鉴于初等函数无法给出太阳电池Ⅰ-Ⅴ方程关于电流或电压的显式表述,本文第二章引入超越函数Lambert W函数应用于太阳电池Ⅰ-Ⅴ方程,给出了太阳电池Ⅰ-Ⅴ方程关于电流和电压的显式表述,并以7种不同种类的太阳电池单体和组件为例,分别计算它们的特征点并绘制其Ⅰ-Ⅴ曲线,验证了显式表述可以准确、完整地表征太阳电池Ⅰ-Ⅴ特性。
其次,基于太阳电池电流和电压的显式表述,给出工程实际中几个关键问题的简便解决方法:
求解最佳负载。前人推导最佳负载表述都是基于隐式表达式,因而求导过程比较繁琐,需应用特别的数学技巧。由此求得的最佳负载表达式中包含最大功率下的电流和电压项,因而无法由模型参数值直接求得最佳负载值。而本文第三章运用了太阳电池关于电流和电压的显式表述后,仅依据最佳负载的定义式即可方便地给出太阳电池最佳负载的表达式,并且运用此表达式可由模型参数直接求得最佳负载值。基于此最佳负载的表达式,还可清晰地看出太阳电池既非电流源亦非电压源的特性,并研究各模型参数对最佳负载的影响。
预测组件性能。太阳电池组件的制造厂商仅提供标准测试条件下的一条Ⅰ-Ⅴ曲线,而实际使用时组件的工作状态通常并不在测试条件上,因此预测组件在各种工况下的输出特性就十分必要。本文第四章提出仅依靠一条标准测试条件下组件的Ⅰ-Ⅴ特性曲线就可准确预测组件在不同工况下输出特性的方法。该方法运用太阳电池电流和电压方程的显式表述,先巧妙地由一条标准测试条件下的Ⅰ-Ⅴ曲线提取出太阳电池模型参数,再结合模型参数随光照和温度的变化关系式,给出了不同光照和温度下组件性能特性的预测,并探讨了在极端工况下,组件输出特性的一些有意义的现象。

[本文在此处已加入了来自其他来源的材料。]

<file path="src/core/rsc_pkg.sv">
// Purpose: shared constants and types of the reclose shot counter
// Assumes: 10 MHz reference clock, 60 Hz power system
// Notes: timer settings count whole power-system cycles
package rsc_pkg;
    // ----------------------------------------
    // widths and timing
    // ----------------------------------------
    localparam int SHOT_W = 3;
    localparam int TMR_W = 16;
    localparam int N_OI = 4;
    localparam int CLK_PERIOD_NS = 100;
    localparam int LINE_CYCLE_NS = 16666667;
    localparam int CLKS_PER_CYCLE = LINE_CYCLE_NS / CLK_PERIOD_NS;
    // ----------------------------------------
    // register map (byte addresses)
    // ----------------------------------------
    localparam logic [7:0] ADR_CTRL = 8'h00;
    localparam logic [7:0] ADR_RST_IVL = 8'h04;
    localparam logic [7:0] ADR_OI_BASE = 8'h08;
    localparam logic [7:0] ADR_STATE = 8'h18;
    localparam logic [7:0] ADR_IRQ_STAT = 8'h1C;
    localparam logic [7:0] ADR_IRQ_MASK = 8'h20;
    // ctrl fields: [4:0] shot mask, leftmost (bit 4) is shot zero
    localparam int CTRL_MASK_LSB = 0;
    localparam int CTRL_SEQ_EN = 5;
    localparam logic [5:0] CTRL_RST = 6'h00;
    localparam logic [TMR_W-1:0] RST_IVL_RST = 16'h0708;
    localparam logic [TMR_W-1:0] OI_RST = 16'h0000;
    // irq / status bits
    localparam int IRQ_W = 4;
    localparam int EV_RESET = 0;
    localparam int EV_LOCKOUT = 1;
    localparam int EV_CLOSE = 2;
    localparam int EV_SHOT = 3;
    // state word fields
    localparam int ST_RS = 3;
    localparam int ST_CY = 4;
    localparam int ST_LO = 5;
    localparam int ST_SH = 6;
    // ----------------------------------------
    // recloser states, gray along reset-open-close-closed
    // ----------------------------------------
    typedef enum logic [2:0]
    {
        RSC_RESET = 3'h0,
        RSC_OPEN = 3'h1,
        RSC_CLOSING = 3'h3,
        RSC_CLOSED = 3'h2,
        RSC_LOCKOUT = 3'h6
    } rsc_state_t;
endpackage : rsc_pkg

</file>
<file path="src/core/rsc_tmr_if.sv">
// Purpose: control bundle between the sequencer and a cycle timer
// Assumes: single clock domain
// Notes: expired is a one-cycle pulse
`timescale 1ns/10ps
interface rsc_tmr_if;
    logic restart;
    logic run;
    logic [rsc_pkg::TMR_W-1:0] limit;
    logic expired;
    modport ctl (output restart, output run, output limit, input expired);
    modport tmr (input restart, input run, input limit, output expired);
endinterface : rsc_tmr_if

</file>
<file path="src/core/rsc_cyc_timer.sv">
// Purpose: power-system cycle interval timer
// Assumes: tick_i is one clock wide, once per power-system cycle
// Notes: a zero limit never expires; expiry fires once until restart
`timescale 1ns/10ps
module rsc_cyc_timer
(
    // clock and reset
    input wire logic ref_clk_i,
    input wire logic rstn_i,
    // time base
    input wire logic tick_i,
    // control
    rsc_tmr_if.tmr t
);
    import rsc_pkg::*;

    logic [TMR_W-1:0] cnt_r;
    logic [TMR_W-1:0] cnt_nxt;
    logic done_r;
    logic done_nxt;
    logic exp_r;
    logic exp_nxt;

    // count ticks while running, stop at the limit
    always_comb
    begin
        cnt_nxt = cnt_r;
        done_nxt = done_r;
        exp_nxt = 1'b0;
        if (t.restart)
        begin
            cnt_nxt = '0;
            done_nxt = 1'b0;
        end
        else if (t.run && tick_i && !done_r && t.limit != '0)
        begin
            cnt_nxt = cnt_r + 1'b1;
            if (cnt_nxt == t.limit)
            begin
                done_nxt = 1'b1;
                exp_nxt = 1'b1;
            end
        end
    end

    always_ff @(posedge ref_clk_i)
    begin
        if (!rstn_i)
        begin
            cnt_r <= '0;
            done_r <= 1'b0;
            exp_r <= 1'b0;
        end
        else
        begin
            cnt_r <= cnt_nxt;
            done_r <= done_nxt;
            exp_r <= exp_nxt;
        end
    end

    assign t.expired = exp_r;
endmodule : rsc_cyc_timer

</file>
<file path="src/core/rsc_top.sv">
// Purpose: multiple-shot reclose sequencer with shot counter
// Assumes: breaker pins are asynchronous; registers on a plain strobe port
// Notes: open-interval, close-failure and trip-failure detail left out
// Function
// - shots allowed equal the number of nonzero open interval settings
// - open interval expiry increments the shot count and asserts close in the same cycle
// - in reset after a reset interval the count is zero, reset bit set
// - shot bit is high when the count is selected in the shot mask
// - mask leftmost position selects shot zero, rightmost shot four
// - breaker closed a full reset interval in cycle: enter reset, count zero
// - trip before reset interval ends moves to the next shot, cycle held
// - trip after last shot: lockout, cycle off, count and shot bit held
// - coordination pickup then dropout, breaker closed, no trip: count up
// - coordination step restarts reset timer, reset state stays
// - reset timer expiry after coordination steps clears the count
// - coordination never counts past the last permitted shot
// - first trip from reset drops reset bit and raises cycle bit
// - reset timer starts at breaker closed after close; lockout held till expiry
//
// Decided for this implementation: the placing of the registers and strobed register access.
`timescale 1ns/10ps
module rsc_top
#(
    parameter int CYC_CLKS = rsc_pkg::CLKS_PER_CYCLE
)
(
    // clock and reset
    input wire logic ref_clk_i,
    input wire logic rstn_i,
    // breaker and protection pins
    input wire logic breaker_closed_input_i,
    input wire logic programmable_trip_condition_i,
    input wire logic seq_coord_condition_i,
    input wire logic direct_close_input_i,
    // register port
    input wire logic [7:0] addr_i,
    input wire logic [31:0] wdata_i,
    input wire logic wr_i,
    input wire logic rd_i,
    output logic [31:0] rdata_o,
    // breaker commands
    output logic close_o,
    output logic trip_o,
    // state indications
    output logic reset_state_bit_o,
    output logic reclose_cycle_bit_o,
    output logic lockout_state_bit_o,
    output logic shot_indication_bit_o,
    output logic [rsc_pkg::SHOT_W-1:0] shot_o,
    output logic irq_o
);
    import rsc_pkg::*;

    // ----------------------------------------
    // helpers
    // ----------------------------------------
    // shot mask lookup; position 4 of the mask is shot zero
    function automatic logic shot_hit(input logic [4:0] m, input logic [SHOT_W-1:0] s);
        shot_hit = (s <= 3'h4) ? m[3'h4 - s] : 1'b0;
    endfunction : shot_hit

    // count of nonzero open intervals
    function automatic logic [SHOT_W-1:0] n_shots(input logic [N_OI*TMR_W-1:0] oi);
        n_shots = '0;
        for (int k = 0; k < N_OI; k++)
        begin
            if (oi[k*TMR_W +: TMR_W] != '0)
            begin
                n_shots = n_shots + 1'b1;
            end
        end
    endfunction : n_shots

    // ----------------------------------------
    // pin synchronisers
    // ----------------------------------------
    localparam int NPIN = 4;
    logic [NPIN-1:0] pin_in;
    logic [NPIN-1:0] pin_s;
    assign pin_in = {direct_close_input_i, seq_coord_condition_i,
                     programmable_trip_condition_i, breaker_closed_input_i};

    // a change counts only once stages two and three agree
    genvar g;
    generate
        for (g = 0; g < NPIN; g++)
        begin : g_sync
            logic [2:0] sh_r;
            logic st_r;
            always_ff @(posedge ref_clk_i)
            begin
                if (!rstn_i)
                begin
                    sh_r <= 3'h0;
                    st_r <= 1'b0;
                end
                else
                begin
                    sh_r <= {sh_r[1:0], pin_in[g]};
                    st_r <= (sh_r[1] == sh_r[2]) ? sh_r[2] : st_r;
                end
            end
            assign pin_s[g] = st_r;
        end
    endgenerate

    logic bk_closed;
    logic trip_c;
    logic seq_c;
    logic dc_c;
    assign bk_closed = pin_s[0];
    assign trip_c = pin_s[1];
    assign seq_c = pin_s[2];
    assign dc_c = pin_s[3];

    // ----------------------------------------
    // power-system cycle tick
    // ----------------------------------------
    logic [17:0] div_r;
    logic [17:0] div_nxt;
    logic tick_r;
    logic tick_nxt;

    // all interval timers share this time base
    always_comb
    begin
        tick_nxt = (div_r == 18'(CYC_CLKS - 1));
        div_nxt = tick_nxt ? 18'h00000 : div_r + 18'h00001;
    end

    always_ff @(posedge ref_clk_i)
    begin
        if (!rstn_i)
        begin
            div_r <= 18'h00000;
            tick_r <= 1'b0;
        end
        else
        begin
            div_r <= div_nxt;
            tick_r <= tick_nxt;
        end
    end

    // ----------------------------------------
    // registers
    // ----------------------------------------
    logic [5:0] ctrl_r;
    logic [5:0] ctrl_nxt;
    logic [TMR_W-1:0] rst_ivl_r;
    logic [TMR_W-1:0] rst_ivl_nxt;
    logic [N_OI*TMR_W-1:0] oi_r;
    logic [N_OI*TMR_W-1:0] oi_nxt;
    logic [IRQ_W-1:0] ist_r;
    logic [IRQ_W-1:0] ist_nxt;
    logic [IRQ_W-1:0] imask_r;
    logic [IRQ_W-1:0] imask_nxt;
    logic [IRQ_W-1:0] ev;
    logic [31:0] rd_nxt;
    logic irq_nxt;
    logic [SHOT_W-1:0] nsh;
    assign nsh = n_shots(oi_r);

    // writes, w1c status, registered read data
    always_comb
    begin
        ctrl_nxt = ctrl_r;
        rst_ivl_nxt = rst_ivl_r;
        oi_nxt = oi_r;
        imask_nxt = imask_r;
        ist_nxt = ist_r;
        rd_nxt = 32'h00000000;
        if (wr_i)
        begin
            if (addr_i == ADR_CTRL)
                ctrl_nxt = wdata_i[5:0];
            if (addr_i == ADR_RST_IVL)
                rst_ivl_nxt = wdata_i[TMR_W-1:0];
            for (int k = 0; k < N_OI; k++)
            begin
                if (addr_i == ADR_OI_BASE + 8'(4 * k))
                    oi_nxt[k*TMR_W +: TMR_W] = wdata_i[TMR_W-1:0];
            end
            if (addr_i == ADR_IRQ_MASK)
                imask_nxt = wdata_i[IRQ_W-1:0];
            if (addr_i == ADR_IRQ_STAT)
                ist_nxt = ist_r & ~wdata_i[IRQ_W-1:0];
        end
        // a new event beats a clear in the same cycle
        ist_nxt = ist_nxt | ev;
        irq_nxt = |(ist_nxt & imask_nxt);
        if (rd_i)
        begin
            if (addr_i == ADR_CTRL)
                rd_nxt = {26'h0000000, ctrl_r};
            if (addr_i == ADR_RST_IVL)
                rd_nxt = {16'h0000, rst_ivl_r};
            for (int k = 0; k < N_OI; k++)
            begin
                if (addr_i == ADR_OI_BASE + 8'(4 * k))
                    rd_nxt = {16'h0000, oi_r[k*TMR_W +: TMR_W]};
            end
            if (addr_i == ADR_STATE)
                rd_nxt = {25'h0000000, shot_indication_bit_o, lockout_state_bit_o,
                          reclose_cycle_bit_o, reset_state_bit_o, shot_o};
            if (addr_i == ADR_IRQ_STAT)
                rd_nxt = {28'h0000000, ist_r};
            if (addr_i == ADR_IRQ_MASK)
                rd_nxt = {28'h0000000, imask_r};
        end
    end

    always_ff @(posedge ref_clk_i)
    begin
        if (!rstn_i)
        begin
            ctrl_r <= CTRL_RST;
            rst_ivl_r <= RST_IVL_RST;
            oi_r <= {N_OI{OI_RST}};
            ist_r <= '0;
            imask_r <= '0;
            rdata_o <= 32'h00000000;
            irq_o <= 1'b0;
        end
        else
        begin
            ctrl_r <= ctrl_nxt;
            rst_ivl_r <= rst_ivl_nxt;
            oi_r <= oi_nxt;
            ist_r <= ist_nxt;
            imask_r <= imask_nxt;
            rdata_o <= rd_nxt;
            irq_o <= irq_nxt;
        end
    end

    // ----------------------------------------
    // interval timers
    // ----------------------------------------
    rsc_tmr_if rst_t ();
    rsc_tmr_if oi_t ();

    rsc_cyc_timer u_rst_tmr
    (
        .ref_clk_i (ref_clk_i),
        .rstn_i (rstn_i),
        .tick_i (tick_r),
        .t (rst_t)
    );

    rsc_cyc_timer u_oi_tmr
    (
        .ref_clk_i (ref_clk_i),
        .rstn_i (rstn_i),
        .tick_i (tick_r),
        .t (oi_t)
    );

    // ----------------------------------------
    // sequencer
    // ----------------------------------------
    rsc_state_t st_r;
    rsc_state_t st_nxt;
    logic [SHOT_W-1:0] shot_nxt;
    logic close_nxt;
    logic bk_q_r;
    logic seq_pk_r;
    logic seq_pk_nxt;
    logic seq_step;
    logic bk_rise;
    logic last_shot;

    assign bk_rise = bk_closed && !bk_q_r;
    assign last_shot = (shot_o >= nsh);
    // dropout after a pickup, breaker closed, no trip
    assign seq_step = ctrl_r[CTRL_SEQ_EN] && seq_pk_r && !seq_c && bk_closed && !trip_c;

    always_comb
    begin
        st_nxt = st_r;
        shot_nxt = shot_o;
        close_nxt = close_o;
        ev = '0;
        seq_pk_nxt = seq_pk_r;
        rst_t.restart = 1'b0;
        rst_t.run = bk_closed;
        rst_t.limit = rst_ivl_r;
        oi_t.restart = 1'b0;
        oi_t.run = !bk_closed && !trip_c;
        oi_t.limit = oi_r[shot_o[1:0]*TMR_W +: TMR_W];
        // coordination pickup only counts with breaker closed
        if (seq_c && bk_closed && !trip_c)
            seq_pk_nxt = 1'b1;
        else if (seq_step || !bk_closed || trip_c)
            seq_pk_nxt = 1'b0;
        unique case (st_r)
            RSC_RESET:
            begin
                if (trip_c)
                begin
                    oi_t.restart = 1'b1;
                    st_nxt = last_shot ? RSC_LOCKOUT : RSC_OPEN;
                    ev[EV_LOCKOUT] = last_shot;
                end
                else if (seq_step)
                begin
                    rst_t.restart = 1'b1;
                    if (!last_shot)
                    begin
                        shot_nxt = shot_o + 1'b1;
                        ev[EV_SHOT] = 1'b1;
                    end
                end
                else if (rst_t.expired)
                    shot_nxt = '0;
            end
            RSC_OPEN:
            begin
                if (oi_t.expired)
                begin
                    shot_nxt = shot_o + 1'b1;
                    close_nxt = 1'b1;
                    ev[EV_SHOT] = 1'b1;
                    ev[EV_CLOSE] = 1'b1;
                    st_nxt = RSC_CLOSING;
                end
            end
            RSC_CLOSING:
            begin
                if (bk_closed)
                begin
                    close_nxt = 1'b0;
                    rst_t.restart = 1'b1;
                    st_nxt = RSC_CLOSED;
                end
                else if (trip_c)
                begin
                    close_nxt = 1'b0;
                    oi_t.restart = 1'b1;
                    st_nxt = last_shot ? RSC_LOCKOUT : RSC_OPEN;
                    ev[EV_LOCKOUT] = last_shot;
                end
            end
            RSC_CLOSED:
            begin
                if (trip_c || !bk_closed)
                begin
                    // next shot is taken at the next open interval expiry
                    oi_t.restart = 1'b1;
                    st_nxt = last_shot ? RSC_LOCKOUT : RSC_OPEN;
                    ev[EV_LOCKOUT] = last_shot;
                end
                else if (rst_t.expired)
                begin
                    shot_nxt = '0;
                    st_nxt = RSC_RESET;
                    ev[EV_RESET] = 1'b1;
                end
            end
            RSC_LOCKOUT:
            begin
                // lockout stands until the breaker has held closed
                if (dc_c && !bk_closed && !trip_c)
                    close_nxt = 1'b1;
                if (bk_closed || trip_c)
                    close_nxt = 1'b0;
                if (bk_rise)
                    rst_t.restart = 1'b1;
                if (rst_t.expired && bk_closed)
                begin
                    shot_nxt = '0;
                    st_nxt = RSC_RESET;
                    ev[EV_RESET] = 1'b1;
                end
            end
            default:
            begin
                st_nxt = RSC_LOCKOUT;
                close_nxt = 1'b0;
            end
        endcase
    end

    always_ff @(posedge ref_clk_i)
    begin
        if (!rstn_i)
        begin
            st_r <= RSC_LOCKOUT;
            shot_o <= '0;
            close_o <= 1'b0;
            trip_o <= 1'b0;
            bk_q_r <= 1'b0;
            seq_pk_r <= 1'b0;
            reset_state_bit_o <= 1'b0;
            reclose_cycle_bit_o <= 1'b0;
            lockout_state_bit_o <= 1'b1;
            shot_indication_bit_o <= 1'b0;
        end
        else
        begin
            st_r <= st_nxt;
            shot_o <= shot_nxt;
            close_o <= close_nxt;
            trip_o <= trip_c;
            bk_q_r <= bk_closed;
            seq_pk_r <= seq_pk_nxt;
            reset_state_bit_o <= (st_nxt == RSC_RESET);
            reclose_cycle_bit_o <= (st_nxt == RSC_OPEN) || (st_nxt == RSC_CLOSING) || (st_nxt == RSC_CLOSED);
            lockout_state_bit_o <= (st_nxt == RSC_LOCKOUT);
            shot_indication_bit_o <= shot_hit(ctrl_nxt[4:0], shot_nxt);
        end
    end

    // ----------------------------------------
    // assertions
    // ----------------------------------------
    AST_RS_ZERO: assert property (@(posedge ref_clk_i) disable iff (!rstn_i)
        $rose(reset_state_bit_o) |-> shot_o == '0)
        else $error("reset entered with nonzero shot");
    AST_SHOT_BIT: assert property (@(posedge ref_clk_i) disable iff (!rstn_i)
        shot_indication_bit_o == shot_hit(ctrl_r[4:0], shot_o))
        else $error("shot bit disagrees with mask");
    AST_CLOSE_INC: assert property (@(posedge ref_clk_i) disable iff (!rstn_i)
        $rose(close_o) && reclose_cycle_bit_o |-> shot_o == $past(shot_o) + 1'b1)
        else $error("close without shot increment");
    AST_LO_HOLD: assert property (@(posedge ref_clk_i) disable iff (!rstn_i)
        $rose(lockout_state_bit_o) |-> shot_o == $past(shot_o) && !reclose_cycle_bit_o
        && shot_indication_bit_o == $past(shot_indication_bit_o))
        else $error("lockout changed the shot");
    AST_SEQ_RS: assert property (@(posedge ref_clk_i) disable iff (!rstn_i)
        st_r == RSC_RESET && seq_step && !trip_c |=> reset_state_bit_o ##1 !rst_t.expired)
        else $error("coordination left reset");
    AST_SEQ_MAX: assert property (@(posedge ref_clk_i) disable iff (!rstn_i)
        st_r == RSC_RESET && seq_step && last_shot && !trip_c |=> $stable(shot_o))
        else $error("coordination passed last shot");
    AST_FIRST_TRIP: assert property (@(posedge ref_clk_i) disable iff (!rstn_i)
        st_r == RSC_RESET && trip_c && !last_shot |=> reclose_cycle_bit_o && !reset_state_bit_o)
        else $error("first trip did not start cycle");
    AST_RESET_EXP: assert property (@(posedge ref_clk_i) disable iff (!rstn_i)
        st_r == RSC_CLOSED && bk_closed && !trip_c && rst_t.expired
        |=> reset_state_bit_o && !reclose_cycle_bit_o && shot_o == '0)
        else $error("reset interval expiry ignored");
    AST_SEQ_CLR: assert property (@(posedge ref_clk_i) disable iff (!rstn_i)
        st_r == RSC_RESET && rst_t.expired && !seq_step && !trip_c |=> shot_o == '0)
        else $error("coordination count not cleared");
    AST_ONE_STATE: assert property (@(posedge ref_clk_i) disable iff (!rstn_i)
        $onehot({reset_state_bit_o, reclose_cycle_bit_o, lockout_state_bit_o}))
        else $error("state bits not one-hot");

    COV_LOCKOUT: cover property (@(posedge ref_clk_i) disable iff (!rstn_i)
        reclose_cycle_bit_o ##1 lockout_state_bit_o);
    COV_RECLOSE: cover property (@(posedge ref_clk_i) disable iff (!rstn_i)
        $rose(close_o) && reclose_cycle_bit_o);
    COV_SEQ: cover property (@(posedge ref_clk_i) disable iff (!rstn_i)
        st_r == RSC_RESET && seq_step && !last_shot);
endmodule : rsc_top

</file>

分析组件联接。在分析太阳电池组件联接特性时,由于在串联联接时需要单独地研究电压,并联联接时需要单独地分析电流,而Ⅰ-Ⅴ方程的隐式表述无法将电流和电压分开,因而给分析组件串、并联联接特性带来了困难。基于Lambert W函数的电流、电压的显式表述则为单独地分析电流和电压提供了可能。本文第五章依据太阳电池的显式表述依次讨论了组件联接应遵循的联接准则、阵列中被联接组件的工作状态分析以及模型参数对失配损失的影响等问题,最后还讨论了有旁通二极管和阻塞二极管的光伏阵列在受到不均匀光照时输出特性的变化。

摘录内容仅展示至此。